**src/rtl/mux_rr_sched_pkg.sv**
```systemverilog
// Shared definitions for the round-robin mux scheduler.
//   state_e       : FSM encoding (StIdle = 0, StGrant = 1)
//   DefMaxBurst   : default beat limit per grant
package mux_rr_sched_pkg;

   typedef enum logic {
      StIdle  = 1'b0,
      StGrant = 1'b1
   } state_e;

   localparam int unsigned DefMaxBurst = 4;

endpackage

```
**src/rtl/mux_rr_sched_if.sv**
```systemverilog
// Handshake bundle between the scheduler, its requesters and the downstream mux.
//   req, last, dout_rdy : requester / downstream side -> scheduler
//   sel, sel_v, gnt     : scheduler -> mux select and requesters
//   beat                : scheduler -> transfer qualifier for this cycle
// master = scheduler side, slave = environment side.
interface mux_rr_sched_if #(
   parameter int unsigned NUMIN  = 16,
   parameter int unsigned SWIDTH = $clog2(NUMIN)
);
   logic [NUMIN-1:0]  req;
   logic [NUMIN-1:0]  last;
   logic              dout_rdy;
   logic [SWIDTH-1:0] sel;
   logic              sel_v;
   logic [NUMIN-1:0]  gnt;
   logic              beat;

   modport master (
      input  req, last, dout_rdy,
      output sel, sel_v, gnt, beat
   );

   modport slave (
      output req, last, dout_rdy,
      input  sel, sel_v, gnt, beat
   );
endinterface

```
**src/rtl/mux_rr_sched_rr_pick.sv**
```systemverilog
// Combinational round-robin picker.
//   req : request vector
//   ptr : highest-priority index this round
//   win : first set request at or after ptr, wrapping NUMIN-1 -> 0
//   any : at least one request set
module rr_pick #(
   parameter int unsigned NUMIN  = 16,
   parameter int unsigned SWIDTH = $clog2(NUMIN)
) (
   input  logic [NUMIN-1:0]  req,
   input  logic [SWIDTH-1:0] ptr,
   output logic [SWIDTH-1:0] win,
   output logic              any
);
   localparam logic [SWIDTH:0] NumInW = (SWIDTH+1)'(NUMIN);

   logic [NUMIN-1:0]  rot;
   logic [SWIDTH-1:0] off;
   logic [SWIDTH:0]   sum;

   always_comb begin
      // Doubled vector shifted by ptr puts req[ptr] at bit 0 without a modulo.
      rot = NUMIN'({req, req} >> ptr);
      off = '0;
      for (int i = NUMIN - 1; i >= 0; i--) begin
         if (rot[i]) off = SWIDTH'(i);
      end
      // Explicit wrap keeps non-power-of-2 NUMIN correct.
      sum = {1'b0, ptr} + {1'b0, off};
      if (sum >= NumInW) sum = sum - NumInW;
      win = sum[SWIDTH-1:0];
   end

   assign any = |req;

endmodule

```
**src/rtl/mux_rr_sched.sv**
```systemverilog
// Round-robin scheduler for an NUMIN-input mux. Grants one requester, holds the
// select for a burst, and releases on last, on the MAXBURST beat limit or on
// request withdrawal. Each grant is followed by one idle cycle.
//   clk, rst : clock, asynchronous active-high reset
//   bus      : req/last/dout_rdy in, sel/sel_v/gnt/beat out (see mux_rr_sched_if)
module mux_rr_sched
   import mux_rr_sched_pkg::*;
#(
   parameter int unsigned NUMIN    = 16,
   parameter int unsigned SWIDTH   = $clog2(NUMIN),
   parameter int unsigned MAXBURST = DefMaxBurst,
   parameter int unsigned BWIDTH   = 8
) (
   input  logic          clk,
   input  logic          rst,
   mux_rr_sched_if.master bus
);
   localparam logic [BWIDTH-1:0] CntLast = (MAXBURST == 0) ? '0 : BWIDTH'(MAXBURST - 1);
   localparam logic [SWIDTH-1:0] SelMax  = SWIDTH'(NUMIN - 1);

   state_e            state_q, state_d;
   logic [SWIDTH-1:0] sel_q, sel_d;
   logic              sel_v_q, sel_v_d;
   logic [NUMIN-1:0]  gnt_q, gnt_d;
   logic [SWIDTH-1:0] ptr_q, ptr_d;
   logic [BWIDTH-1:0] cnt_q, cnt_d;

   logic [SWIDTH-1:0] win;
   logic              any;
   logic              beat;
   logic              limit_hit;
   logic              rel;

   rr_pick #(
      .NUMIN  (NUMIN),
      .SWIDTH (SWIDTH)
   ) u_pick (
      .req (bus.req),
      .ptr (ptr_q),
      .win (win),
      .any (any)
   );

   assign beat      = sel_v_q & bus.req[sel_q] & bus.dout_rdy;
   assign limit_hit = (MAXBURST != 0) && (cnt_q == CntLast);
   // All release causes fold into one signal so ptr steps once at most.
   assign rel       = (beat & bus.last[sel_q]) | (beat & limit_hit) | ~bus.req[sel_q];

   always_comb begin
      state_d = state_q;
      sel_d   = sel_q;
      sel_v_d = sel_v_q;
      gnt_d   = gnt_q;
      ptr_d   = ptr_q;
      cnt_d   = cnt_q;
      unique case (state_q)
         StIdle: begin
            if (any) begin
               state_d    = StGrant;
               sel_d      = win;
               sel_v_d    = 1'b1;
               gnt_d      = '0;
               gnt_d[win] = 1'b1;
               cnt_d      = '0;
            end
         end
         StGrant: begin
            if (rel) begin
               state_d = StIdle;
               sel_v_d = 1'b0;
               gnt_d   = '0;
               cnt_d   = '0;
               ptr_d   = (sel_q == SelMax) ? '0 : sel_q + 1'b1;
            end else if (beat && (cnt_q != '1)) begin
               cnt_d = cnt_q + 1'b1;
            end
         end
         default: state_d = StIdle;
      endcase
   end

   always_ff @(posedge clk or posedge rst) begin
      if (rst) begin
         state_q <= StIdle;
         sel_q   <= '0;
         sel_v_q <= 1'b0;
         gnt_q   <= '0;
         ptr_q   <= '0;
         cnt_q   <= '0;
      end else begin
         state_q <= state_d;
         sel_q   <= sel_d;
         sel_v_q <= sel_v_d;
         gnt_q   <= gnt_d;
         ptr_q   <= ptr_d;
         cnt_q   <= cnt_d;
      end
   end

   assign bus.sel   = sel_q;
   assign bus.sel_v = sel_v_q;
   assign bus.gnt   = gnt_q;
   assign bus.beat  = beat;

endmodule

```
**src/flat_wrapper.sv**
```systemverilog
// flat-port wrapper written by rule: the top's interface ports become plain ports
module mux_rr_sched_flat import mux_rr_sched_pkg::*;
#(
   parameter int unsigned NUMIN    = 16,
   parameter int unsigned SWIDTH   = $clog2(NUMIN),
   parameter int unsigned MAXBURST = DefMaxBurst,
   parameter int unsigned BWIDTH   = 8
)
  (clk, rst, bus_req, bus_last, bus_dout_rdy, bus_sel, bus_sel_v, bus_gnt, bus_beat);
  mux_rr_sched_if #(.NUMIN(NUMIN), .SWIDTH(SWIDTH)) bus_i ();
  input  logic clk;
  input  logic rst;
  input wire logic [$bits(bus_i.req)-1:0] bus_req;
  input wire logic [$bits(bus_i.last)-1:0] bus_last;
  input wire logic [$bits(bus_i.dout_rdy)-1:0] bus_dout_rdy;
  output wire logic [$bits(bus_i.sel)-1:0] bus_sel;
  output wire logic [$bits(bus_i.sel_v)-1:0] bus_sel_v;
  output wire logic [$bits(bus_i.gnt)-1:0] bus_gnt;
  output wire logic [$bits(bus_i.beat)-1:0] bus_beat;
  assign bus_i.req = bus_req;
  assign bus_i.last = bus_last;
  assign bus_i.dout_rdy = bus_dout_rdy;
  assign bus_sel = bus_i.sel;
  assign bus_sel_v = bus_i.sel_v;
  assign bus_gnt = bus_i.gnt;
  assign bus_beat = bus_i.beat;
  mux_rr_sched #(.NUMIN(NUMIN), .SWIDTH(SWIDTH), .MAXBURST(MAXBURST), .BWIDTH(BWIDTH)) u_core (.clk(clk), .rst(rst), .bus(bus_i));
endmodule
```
************
Task objective
Where a line of the data above includes "scheduler", copy that line.

Result for this exercise
// Shared definitions for the round-robin mux scheduler.
// Handshake bundle between the scheduler, its requesters and the downstream mux.
//   req, last, dout_rdy : requester / downstream side -> scheduler
//   sel, sel_v, gnt     : scheduler -> mux select and requesters
//   beat                : scheduler -> transfer qualifier for this cycle
// master = scheduler side, slave = environment side.
// Round-robin scheduler for an NUMIN-input mux. Grants one requester, holds the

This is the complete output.